A Beginner’s Guide to Email Authentication for SaaS Businesses

You’ve read and heard news online and on the T.V. about scammers, phishing links, spammers, hackers, hijackers, and any other internet frauds. They steal money and information from innocent netizens, such as credit card information, or install viruses on their devices.

Most of the time, these nefarious activities are made possible through email communication. You may not even know that your brand or website is being used in some sort of cybercrime at the moment. But don’t panic. There’s one proven way to prevent that – email authentication.

Let’s discuss what it is, how it works, and the different ways to do it.

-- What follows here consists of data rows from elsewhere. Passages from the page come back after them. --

### config.mk
export PLATFORM = sky130hd
export DESIGN_NAME = io_bus_scheduler
export DESIGN_NICKNAME = d
export VERILOG_FILES = /design/src/rtl/io_bus_scheduler_pkg.sv /design/src/rtl/io_bus_scheduler_rr_arbiter.sv /design/src/rtl/io_bus_scheduler.sv
export SDC_FILE = /design/constraint.sdc
export NUM_CORES = 1
export LEC_CHECK = 0
export CAP_MARGIN = 5
export CORE_AREA = 4 4 154 156
export DETAILED_ROUTE_END_ITERATION = 10
export DIE_AREA = 0 0 158 160
export PLACE_DENSITY = 0.76
export SLEW_MARGIN = 20
export SYNTH_ARGS = -nofsm -noshare
export SYNTH_HDL_FRONTEND = slang
export SYNTH_SLANG_ARGS = --single-unit
### constraint.sdc
create_clock -name clk -period 3.7 [get_ports clk]
set_input_delay 0.555 -clock clk [delete_from_list [all_inputs] [get_ports clk]]
set_output_delay 0.555 -clock clk [all_outputs]
set_load 0.01 [all_outputs]
### src/rtl/io_bus_scheduler_pkg.sv
// Shared types and constants for the non-cacheable I/O bus scheduler.
package io_bus_scheduler_pkg;

  // Default number of cores sharing the I/O bus.
  localparam int NUM_CORES = 4;

  // Width of a machine word on the I/O bus.
  localparam int DATA_W = 32;

  typedef logic [DATA_W-1:0] scalar_t;

  // Scheduler phases: pick a requester, strobe the bus, wait for ack, respond.
  typedef enum logic [1:0] {
    IDLE    = 2'd0,
    ISSUE   = 2'd1,
    WAIT    = 2'd2,
    RESPOND = 2'd3
  } io_sched_state_t;

  // Read data returned when the device never acknowledges.
  localparam scalar_t TIMEOUT_DATA = 32'hFFFF_FFFF;

  // Index width for n requesters; a single requester still gets one bit.
  function automatic int idx_width(input int n);
    return (n > 1) ? $clog2(n) : 1;
  endfunction

endpackage

### src/rtl/io_bus_scheduler_rr_arbiter.sv
// Round-robin selector: picks the first set request strictly after last_grant,
// wrapping modulo WIDTH, and reports it both one-hot and as an index.
module io_bus_scheduler_rr_arbiter
  import io_bus_scheduler_pkg::*;
#(
  parameter int WIDTH = 4,
  parameter int IDX_W = idx_width(WIDTH)
) (
  input  logic [WIDTH-1:0] req,
  input  logic [IDX_W-1:0] last_grant,
  output logic [WIDTH-1:0] grant,
  output logic [IDX_W-1:0] grant_idx,
  output logic             grant_valid
);

  // One spare bit so last_grant + offset never overflows before the wrap.
  logic [IDX_W:0] cand;

  // Scan offsets from farthest to nearest; the last hit written is the nearest
  // valid requester after last_grant, which is the round-robin winner.
  always_comb begin
    grant       = '0;
    grant_idx   = '0;
    grant_valid = |req;
    cand        = '0;
    for (int off = WIDTH; off >= 1; off--) begin
      cand = {1'b0, last_grant} + (IDX_W+1)'(off);
      if (cand >= (IDX_W+1)'(WIDTH)) begin
        cand = cand - (IDX_W+1)'(WIDTH);
      end
      if (req[cand[IDX_W-1:0]]) begin
        grant                   = '0;
        grant[cand[IDX_W-1:0]]  = 1'b1;
        grant_idx               = cand[IDX_W-1:0];
      end
    end
  end

endmodule

### src/rtl/io_bus_scheduler.sv
// Shares the single non-cacheable I/O bus between per-core request ports.
// One transaction is outstanding at a time; requesters are served round-robin,
// the bus is strobed for one cycle, and the result (device data or a timeout
// marker) is returned on a shared response channel tagged with the requester.
module io_bus_scheduler
  import io_bus_scheduler_pkg::*;
#(
  parameter int NUM_REQUESTERS = NUM_CORES,
  parameter int TIMEOUT_CYCLES = 255,
  localparam int REQ_IDX_W = idx_width(NUM_REQUESTERS)
) (
  input  logic                                   clk,
  input  logic                                   reset,
  input  logic [NUM_REQUESTERS-1:0]              req_valid,
  input  logic [NUM_REQUESTERS-1:0]              req_store,
  input  logic [NUM_REQUESTERS-1:0][DATA_W-1:0]  req_address,
  input  logic [NUM_REQUESTERS-1:0][DATA_W-1:0]  req_write_data,
  output logic [NUM_REQUESTERS-1:0]              req_ready,
  output logic                                   rsp_valid,
  output logic [REQ_IDX_W-1:0]                   rsp_requester,
  output logic [DATA_W-1:0]                      rsp_read_data,
  output logic                                   rsp_timeout,
  output logic                                   io_write_en,
  output logic                                   io_read_en,
  output logic [DATA_W-1:0]                      io_address,
  output logic [DATA_W-1:0]                      io_write_data,
  input  logic                                   io_ack,
  input  logic [DATA_W-1:0]                      io_read_data
);

  // Counter saturates at the timeout value; the timeout fires one below it so
  // that the response lands TIMEOUT_CYCLES + 2 cycles after the accept.
  localparam logic [15:0] WAIT_LIMIT = 16'(TIMEOUT_CYCLES);
  localparam logic [15:0] WAIT_LAST  = 16'(TIMEOUT_CYCLES - 1);

  io_sched_state_t state_q, state_d;

  logic [REQ_IDX_W-1:0]      last_grant_q;
  logic [REQ_IDX_W-1:0]      owner_q;
  logic                      store_q;
  logic [DATA_W-1:0]         addr_q;
  logic [DATA_W-1:0]         wdata_q;
  logic [DATA_W-1:0]         rdata_q;
  logic                      timeout_q;
  logic [15:0]               wait_count_q;

  logic [NUM_REQUESTERS-1:0] arb_grant;
  logic [REQ_IDX_W-1:0]      arb_idx;
  logic                      arb_valid;

  logic                      accept;
  logic                      ack_taken;
  logic                      timeout_hit;

  io_bus_scheduler_rr_arbiter #(
    .WIDTH (NUM_REQUESTERS),
    .IDX_W (REQ_IDX_W)
  ) u_rr_arbiter (
    .req         (req_valid),
    .last_grant  (last_grant_q),
    .grant       (arb_grant),
    .grant_idx   (arb_idx),
    .grant_valid (arb_valid)
  );

  // Next-state logic and the single-cycle pulses (accept, strobes, response).
  always_comb begin
    state_d     = state_q;
    req_ready   = '0;
    io_write_en = 1'b0;
    io_read_en  = 1'b0;
    rsp_valid   = 1'b0;
    accept      = 1'b0;
    ack_taken   = 1'b0;
    timeout_hit = 1'b0;
    unique case (state_q)
      IDLE: begin
        // Gated by reset so no accept pulse is visible while reset is held.
        if (arb_valid && reset) begin
          accept    = 1'b1;
          req_ready = arb_grant;
          state_d   = ISSUE;
        end
      end
      ISSUE: begin
        io_write_en = store_q;
        io_read_en  = !store_q;
        if (io_ack) begin
          ack_taken = 1'b1;
          state_d   = RESPOND;
        end else begin
          state_d   = WAIT;
        end
      end
      WAIT: begin
        // A late ack on the final wait cycle still wins over the timeout.
        if (io_ack) begin
          ack_taken   = 1'b1;
          state_d     = RESPOND;
        end else if (wait_count_q == WAIT_LAST) begin
          timeout_hit = 1'b1;
          state_d     = RESPOND;
        end
      end
      RESPOND: begin
        rsp_valid = 1'b1;
        state_d   = IDLE;
      end
      default: state_d = IDLE;
    endcase
  end

  // Control state: FSM register and the round-robin pointer.
  always_ff @(posedge clk or negedge reset) begin
    if (!reset) begin
      state_q      <= IDLE;
      last_grant_q <= REQ_IDX_W'(NUM_REQUESTERS - 1);
    end else begin
      state_q <= state_d;
      if (state_q == RESPOND) begin
        last_grant_q <= owner_q;
      end
    end
  end

  // Latch the granted request; these drive the bus until the next accept.
  always_ff @(posedge clk or negedge reset) begin
    if (!reset) begin
      owner_q <= '0;
      store_q <= 1'b0;
      addr_q  <= '0;
      wdata_q <= '0;
    end else if (accept) begin
      owner_q <= arb_idx;
      store_q <= req_store[arb_idx];
      addr_q  <= req_address[arb_idx];
      wdata_q <= req_write_data[arb_idx];
    end
  end

  // Capture the transaction outcome: device data on ack, marker on timeout.
  always_ff @(posedge clk or negedge reset) begin
    if (!reset) begin
      rdata_q   <= '0;
      timeout_q <= 1'b0;
    end else if (accept) begin
      timeout_q <= 1'b0;
    end else if (ack_taken) begin
      rdata_q   <= io_read_data;
      timeout_q <= 1'b0;
    end else if (timeout_hit) begin
      rdata_q   <= TIMEOUT_DATA;
      timeout_q <= 1'b1;
    end
  end

  // Wait counter: cleared while strobing, counts (saturating) while waiting.
  always_ff @(posedge clk or negedge reset) begin
    if (!reset) begin
      wait_count_q <= '0;
    end else if (state_q == ISSUE) begin
      wait_count_q <= '0;
    end else if (state_q == WAIT && wait_count_q < WAIT_LIMIT) begin
      wait_count_q <= wait_count_q + 16'd1;
    end
  end

  assign rsp_requester = owner_q;
  assign rsp_read_data = rdata_q;
  assign rsp_timeout   = timeout_q;
  assign io_address    = addr_q;
  assign io_write_data = wdata_q;

endmodule

==> results of run 1 <==
cell type report:
type	instances	area [um2]
inverter	12	45.04
multi-input combinational	517	4048
clock inverter	14	186.4
sequential	120	3005
tap	285	356.6
timing repair buffer	435	4312
clock buffer	18	439.2
antenna	2	5.005
fill	1960	9968
worst min path at each step:
stage | slack (ns) | depth (start not counted) | endpoint | startpoint
4_1_cts | 0.33 | 2 | rsp_requester[1] | reset
3_3_place_gp | 0.47 | 2 | io_address[4] | io_address[4]
2_1_floorplan | 0.26 | 0 | io_address[0] | reset
6_report | 0.31 | 2 | io_address[20] | reset
5_1_grt | 0.37 | 2 | rsp_requester[1] | reset
3_5_place_dp | 0.47 | 2 | io_address[3] | io_address[3]
cell usage in the layout (no fill, tap or decap), types with 3 or more instances in the layout:
master / synthesis / routed
a221oi_1: 59 / 59
inv_1: 12 / 12
o22ai_1: 33 / 33
buf_4: 2 / 29
clkinv_4: 0 / 3
a221o_1: 4 / 4
dfrtp_1: 118 / 118
clkbuf_16: 0 / 17
mux2i_1: 68 / 68
o21ai_0: 35 / 35
nand2b_1: 3 / 3
nor2_1: 51 / 48
ha_1: 14 / 13
o22a_1: 32 / 32
nand4_1: 5 / 5
nor2b_1: 11 / 11
a221oi_2: 7 / 7
nand2_1: 41 / 40
bufinv_16: 0 / 3
clkdlybuf4s50_1: 0 / 403
a211oi_1: 3 / 3
buf_12: 1 / 3
a21oi_1: 10 / 7
a21o_1: 3 / 3
o221ai_1: 32 / 32
nand3_1: 4 / 4
xor2_1: 6 / 6
a22oi_1: 38 / 38
mux2_2: 36 / 36
inv_6: 0 / 5
metal layers:
layer	track usage	wire length, um	vias to the layer above
met5	0	13	-
met2	0.3903	15480	388
met1	0.2615	11180	3837
met3	0.07100	2985	38
met4	0.07018	539	2
li1	-	-	3597
stage by stage:
step                        util  hold WS, ns
after detailed placement  0.5255       0.4745
after global placement    0.5255       0.4702
final                     0.5543       0.3090
after global routing      0.5543       0.3667
after CTS                 0.5536       0.3339
after floorplan                -       0.2594
Yosys cell counts, types with 3 or more instances:
master	number
dfrtp_1	118
mux2i_1	68
a221oi_1	59
nor2_1	51
clkbuf_1	49
nand2_1	41
a22oi_1	38
mux2_2	36
o21ai_0	35
o22ai_1	33
o221ai_1	32
o22a_1	32
ha_1	14
inv_1	12
nor2b_1	11
a21oi_1	10
buf_2	10
a221oi_2	7
xor2_1	6
nand4_1	5
a221o_1	4
buf_6	4
nand3_1	4
a211oi_1	3
a21o_1	3
nand2b_1	3
flip-flops by register name, indices dropped and copies added, names as in the netlist:
| signal | count |
|---|---|
| wait_count_q | 16 |
| store_q | 1 |
| rsp_requester | 2 |
| last_grant_q | 2 |
| state_q | 2 |
| rsp_read_data | 32 |
| io_write_data | 32 |
| io_address | 32 |
| rsp_timeout | 1 |
what timing repair did:
item / in CTS / in global routing
hold buffers: 0 / 0
resized for setup: 1 / 1
setup endpoints to repair: 1 / 4
report_power, final:
| group | switching (W) | internal [W] |
|---|---|---|
| Combinational | 0.00302 | 0.00296 |
| Clock | 0.000690 | 0.00110 |
| Sequential | 0.000352 | 0.00190 |
| Total | 0.00406 | 0.00595 |
logic make-up (layout without fill, tap and decap cells):
logic type | Yosys count | after routing
other | 0 | 2
flip-flops | 120 | 120
AO/OA/AOI/OAI | 265 | 265
AND/OR/NAND/NOR | 125 | 125
adder cells (fa/ha/maj) | 14 | 14
buffers and inverters | 79 | 479
XOR/XNOR | 7 | 7
multiplexers | 106 | 106
==> impl_metrics.yaml, run 1 <==
critical_path:
  crit_type: "register to output port"
  startpoint_type: "register"
  reg2reg_depth: 9
  r2r_start: "last_grant_q[0]"
  endpoint: "req_ready[3]"
  cp_top_family: "buffers and inverters"
  crit_buf_inv: 3
  required_ns: 3.14
  max_stage_delay_ns: 0.53
  startpoint: "last_grant_q[0]"
  cp_num_cells: 8
  path_cells: "inv_1 -> ha_4 -> mux4_2 -> buf_4 -> a221o_1 -> a22oi_1 -> nor2_1 -> clkdlybuf4s50_1"
  cp_max_fo: 6
  arrival_ns: 3.01
  slowest_stage: "dfstp_2"
  critPathCaptureType: "output port"
  r2r_end: "io_write_data[2]"
  r2r_slack_ns: 0.69
logic_synthesis:
  synth.area.mux_share: 0.1537
  async_flop_share: 1.000
  ys_seq_elements: 120
  synth_top_area_share: 0.4014
  synth_ff_type: "dfrtp_1"
  synth_top_cell_by_area: "dfrtp_1"
  synth-simple-area-share: 0.07568
  ys_warn_count: 0
  netlist_instances: 716
  synth_adder_area_share: 0.02381
  synth-edff-count: 0
  synth_cell_type_count: 46
  synth_xor_area_frac: 0.008333
  synth_compound_area_frac: 0.2806
  synth_nets: 1029
  syn_avg_cell_area_um2: 10.28
  synth_area_leaders: "dfrtp_1 40%, mux2i_1 9.3%, a221oi_1 7.0%"
  yosysSeqAreaShare: 0.4085
  synth_area_mm2: 0.007357
  synth_top_family_by_area: "compound AO/OA/AOI/OAI gates"
global_route:
  grt_max_degree: 67
  grt_first_pass_wirelength_um: 44650
  overflow: 0
  grt_pass1_vias: 8024
  grt_usage: 0.2243
  antenna_found_initial: 3
sta:
  slew_headroom: 0.3052
  rsz0062_at_grt: "no"
  min_period_over_period: 0.9622
  hold_viol: 0
  max_freq_mhz: 280.9
  setup_ws_ns: 0.1397
  final-max-slew-violation-count: 0
  setup_viol: 0
  fin_skew_ns: 0.008815
  tns_ns: 0
  layout_min_cycle_time_ns: 3.560
  tightest_slew_ns: 1.040
run:
  max-cap-violations: 0
floorplanning:
  floorplan.initialDensity: 0.3290
  die_area_mm2: 0.02528
  coreArea_mm2: 0.02237
  die_w_um: 158
  pin_count: 405
  fp.dieH_um: 160
  num_rows: 55
pwr:
  powerDensity_mw_per_mm2: 808.0
  finalPower_w: 0.01002
  power.leakage_nw: 4.988
  ir_drop_v: 0.0004905
cts:
  clock_latency_ns: 0.41
  root_buffer: "clkbuf_16"
  cts_inserted_buffers: 17
  path_clk_slew_ns: 0.06
  post_cts_buffers: 0
  cts_tree: "yes"
  cts_buffer_depth: 2
  clock-sinks: 120
  cts_max_level: 4
layout:
  stdcell_count: 1403
  syn2layout_area_growth_pct: 68.50
  fin_nets: 1416
  final_area_mm2: 0.01240
  drive_gt1_frac: 0.1093
placement:
  place_congestion: 0.8399
  place_inst: 1369
  dp_slack_ns: 0.2228
  placed_area_mm2: 0.01175
  hpwl_um: 22250
  io_buffer_count: 404
detailed_routing:
  wl_um: 30190
  vias: 7862
  drc_errors: 0
  detail-route-antenna-nets: 0
  routedWlPerCell_um: 21.52
  viasPerCell: 5.604
  drt_iter0_markers: 390
  drt-pass1-iter-count: 5
run_status:
  outcome: "finished, final reports clean"
min_path:
  hold_class: "primary input to asynchronous set/reset pin"
(Power assumes the default switching activity.)
==> inputs of run 2 (changes only) <==
--- a/config.mk
+++ b/config.mk
@@ -9,7 +9,8 @@
 export CORE_AREA = 4 4 154 156
 export DETAILED_ROUTE_END_ITERATION = 10
 export DIE_AREA = 0 0 158 160
-export PLACE_DENSITY = 0.76
+export PLACE_DENSITY_LB_ADDON = 0.05
+export SETUP_SLACK_MARGIN = 0.4
 export SLEW_MARGIN = 20
 export SYNTH_ARGS = -nofsm -noshare
 export SYNTH_HDL_FRONTEND = slang
==> run 2 against run 1 <==
Effect of this change: clock power fell by 7%; count of clock-buffer cells in the layout unchanged; flip-flop and latch count unchanged; combinational power about the same; register-to-register slack improved by 0.05 ns; design area shrank 0.35%; first-iteration DRC count is 25% higher; non-clock buffer count shrank 1; routed wire length increased by 2.2%; core utilization shrank 0.20 points; critical endpoint is now req_ready[0]; die area unchanged; sequential share of layout area grew 0.086 points.
==> impl_metrics.yaml, run 2 (synthesized netlist as in run 1, its figures left out) <==
min_path:
  hold_class: "primary input to asynchronous set/reset pin"
cts:
  hold_buffers: 0
  clock_latency_ns: 0.42
  cts_max_level: 4
  cts_tree: "yes"
  root_buffer: "clkbuf_16"
  cts_inserted_buffers: 17
  clock-sinks: 120
  cts_buffer_depth: 2
  path_clk_slew_ns: 0.06
detailed_routing:
  vias: 7698
  drt-pass1-iter-count: 5
  viasPerCell: 5.491
  drc_errors: 0
  routedWlPerCell_um: 22.01
  detail-route-antenna-nets: 0
  wl_um: 30860
  drt_iter0_markers: 488
global_route:
  grt_usage: 0.2331
  grt_pass1_vias: 7925
  grt_max_degree: 66
  antenna_found_initial: 3
  overflow: 0
  grt_first_pass_wirelength_um: 45950
critical_path:
  arrival_ns: 2.63
  critPathCaptureType: "output port"
  crit_type: "register to output port"
  required_ns: 3.14
  startpoint_type: "register"
  path_cells: "clkinvlp_4 -> ha_4 -> mux4_2 -> buf_4 -> a221o_1 -> a22oi_1 -> nor2_1 -> clkbuf_2"
  cp_top_family: "flip-flops"
  crit_buf_inv: 3
  cp_max_fo: 6
  max_stage_delay_ns: 0.59
  slowest_stage: "dfstp_2"
pwr:
  power.leakage_nw: 4.969
  powerDensity_mw_per_mm2: 801.6
  ir_drop_v: 0.0004758
  finalPower_w: 0.009903
placement:
  place_congestion: 0.8513
  io_buffer_count: 404
  hpwl_um: 21910
layout:
  syn2layout_area_growth_pct: 67.91
  final_common_cell: "clkdlybuf4s50_1"
  post-route-util: 0.5523
  layout_common_cells: "399 x clkdlybuf4s50_1, 118 x dfrtp_1, 68 x mux2i_1, 59 x a221oi_1, 48 x nor2_1"
  fin_nets: 1415
  drive_gt1_frac: 0.1130
sta:
  rsz0062_at_grt: "yes"
  tightest_slew_ns: 0.9117
  fin_skew_ns: 0.01183
  hold_viol: 0
  layout_min_cycle_time_ns: 3.188
  setup_viol: 0
  min_period_over_period: 0.8616
  max_freq_mhz: 313.7
  final-max-slew-violation-count: 0
  tns_ns: 0
  slew_headroom: 0.3922
floorplanning:
  num_rows: 55
  coreArea_mm2: 0.02237
  pin_count: 405
  fp.dieH_um: 160
  die_area_mm2: 0.02528
  die_w_um: 158
  floorplan.initialDensity: 0.3290
run:
  max-cap-violations: 0
run_status:
  outcome: "finished, final reports clean"
## run 2: worst register-to-register path: stages (launching register included)
cell	delay, ns
dfstp_2	0.53
buf_4	0.16
mux4_2	0.67
nand2b_4	0.22
and2_1	0.20
o21ai_4	0.20
buf_12	0.30
mux2i_1	0.40
o221ai_1	0.14
## run 2: metal layers
| metal | track usage | wire length, um |
|---|---|---|
| met1 | 0.2848 | 12100 |
| met2 | 0.3934 | 15570 |
| met5 | 0 | 16 |
| met3 | 0.07127 | 2406 |
| met4 | 0.07135 | 762 |
## run 2: path summary, 6_finish.rpt
check / start / end / slack [ns] / cells past startpoint
worst max-delay path: last_grant_q[0] / req_ready[0] / 0.51 / 8
worst min-delay path: reset / io_address[26] / 0.39 / 2
worst max register to register: last_grant_q[1] / io_address[24] / 0.74 / 8
worst min register to register: rsp_read_data[23] / rsp_read_data[23] / 0.49 / 1
max in group asynchronous: reset / io_write_data[18] / 2.01 / 3
min in group clk: rsp_read_data[23] / rsp_read_data[23] / 0.49 / 1
## run 2: per-stage QoR
step | setup slack, ns | area, um2 | instances | hold WS, ns
floorplan | 0.5851 | 7357 | 716 | 0.2594
global placement | 0.2236 | 11700 | 1363 | 0.4684
detailed placement | 0.1808 | 11700 | 1363 | 0.4730
CTS | 0.4095 | 12370 | 1400 | 0.4144
global route | 0.3711 | 12350 | 1402 | 0.4601
finish | 0.5120 | 12350 | 1402 | 0.3880
## run 2: area by class of cell
class	instances	area (um2)
Antenna cell	2	5.005
Fill cell	2038	10010
Clock buffer	18	429.2
Clock inverter	14	141.4
Sequential cell	120	3005
Tap cell	285	356.6
Multi-Input combinational cell	517	4045
Timing Repair Buffer	434	4322
Inverter	12	48.80
## run 2: where the power goes
group	switching (W)	internal, W
clock	0.000715	0.000942
combinational	0.00303	0.00298
sequential	0.000335	0.00190
total	0.00408	0.00583
## run 2: what timing repair did
action / 4_1_cts / 5_1_grt
setup buffers: 4 / 0
gates resized for setup: 15 / 4
pin swaps: 1 / 0
gates cloned: 1 / 0
setup endpoints to repair: 4 / 4
==> inputs of run 3 (changes only) <==
--- a/config.mk
+++ b/config.mk
@@ -10,7 +10,7 @@
 export DETAILED_ROUTE_END_ITERATION = 10
 export DIE_AREA = 0 0 158 160
 export PLACE_DENSITY_LB_ADDON = 0.05
-export SETUP_SLACK_MARGIN = 0.4
+export SETUP_SLACK_MARGIN = 0.2
 export SLEW_MARGIN = 20
 export SYNTH_ARGS = -nofsm -noshare
 export SYNTH_HDL_FRONTEND = slang
==> run 3 against run 2 <==
Effect of this change: maximum frequency is 5.1% lower; sequential power hardly changed; highest routed layer unchanged; largest power group unchanged; routed wire length is 0.26% lower; register-to-register slack is essentially flat; count of clock-buffer cells in the layout is the same.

What Is Email Authentication?

Email authentication is a validation system to check if an email really comes from who it claims to be. This system exists to prevent users from being scammed, phished, sent with forged emails, or other fraudulent email activities.

In addition to security purposes, email authentication also improves deliverability. Since email services or ISP providers filter out fraud emails sent by scammers or spammers, using email authentication protocols will legitimize every email you send, making sure they get to every user’s inbox safely untampered.

How Email Authentication Works

When a subscriber receives an email from a website, brand, or business, the mail server of that subscriber checks to see if the email contains rules defined by the sender’s domain. For example, suppose Amazon sends an email to a customer regarding the confirmation of payment. In that case, the customer’s mail service (Gmail) will see if the email follows Amazon’s domain rules.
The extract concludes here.